L'ipotesi di approdare a una striscia dopo il Tg1 per Maria Giovanna Maglie ha suscitato molte polemiche, in Rai e fuori. Per ora Maglie non  ha ancora firmato. Tra i commenti merita un posto speciale quello di Roberto D'Agostino.  L'opinionista infatti afferma che  dovrà  guardarsi dal compiere un fondamentale errore, cambiare. "Deve  continuare a fare la cicciona cattiva" consiglia D'Agostino, fondatore di 'Dagospia', sito cui  collabora appunto anche la Maglie. "L'unico sbaglio vero da cui deve  guardarsi - dice ancora D'Agostino - sarebbe di adeguarsi a  Rai1, a un mondo che appartiene ad un'altra epoca; deve seguire il  precetto, lo stile della sua grande musa, la Fallaci, continuare ad  essere dirompente e non pensare 'adesso vado a Rai1 e mi adeguo, mi  'vespizzo'', deve mantenere la sua identità, che è la sua forza:  essere una che non ha mai avuto problemi a fare il contropelo a  chiunque, insomma deve continuare a fare la cicciona cattiva".       

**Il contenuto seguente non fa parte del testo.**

[config.mk]
export PLATFORM = sky130hd
export DESIGN_NAME = wallace_mul_sched
export DESIGN_NICKNAME = d
export VERILOG_FILES = /design/src/rtl/mul_sched_pkg.sv /design/src/rtl/sync_fifo_fwft.sv /design/src/rtl/wallace_mul_sched.sv
export SDC_FILE = /design/constraint.sdc
export NUM_CORES = 1
export LEC_CHECK = 0
export CORE_MARGIN = 2
export CORE_UTILIZATION = 45
export CTS_CLUSTER_SIZE = 30
export DETAILED_ROUTE_END_ITERATION = 10
export MAX_ROUTING_LAYER = met4
export PLACE_DENSITY = 0.65
export SETUP_SLACK_MARGIN = 0.15
export SLEW_MARGIN = 20
export SYNTH_ARGS = -nofsm -noshare
export SYNTH_HDL_FRONTEND = slang
export SYNTH_SLANG_ARGS = --single-unit
[constraint.sdc]
create_clock -name clk -period 6.8 [get_ports clk]
set_input_delay 0.68 -clock clk [delete_from_list [all_inputs] [get_ports clk]]
set_output_delay 0.68 -clock clk [all_outputs]
set_load 0.02 [all_outputs]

Quanto alle critiche indirizzatele in questi giorni e alla sua  affermazione che quel che le viene davvero rimproverato è il craxismo  di un tempo, D'Agostino afferma che "la Maglie non è mai stata una  voltagabbana, quando ha sposato un'idea ne ha sempre pagato le  conseguenze fino in fondo. Nel caso del craxismo l'Italia è piena di  ex socialisti, ex craxiani ma questo trattamento è riservato solo a  lei". Sulla vicenda poi dei rimborsi spese, D'Agostino sottolinea che  "bisognerebbe anzitutto riportare le frasi di scuse da parte di chi  l'aveva costretta a dimettersi della Rai, il direttore di allora Pier  Luigi Celli". D'Agostino, infine vorrebbe che Maglie mantenesse la sua collaborazione con Dagospia: "Lei mi ha detto che continuerà e ne sono contento, certo dipenderà dal carico di lavoro che avrà, la aspetta un impegno non facile".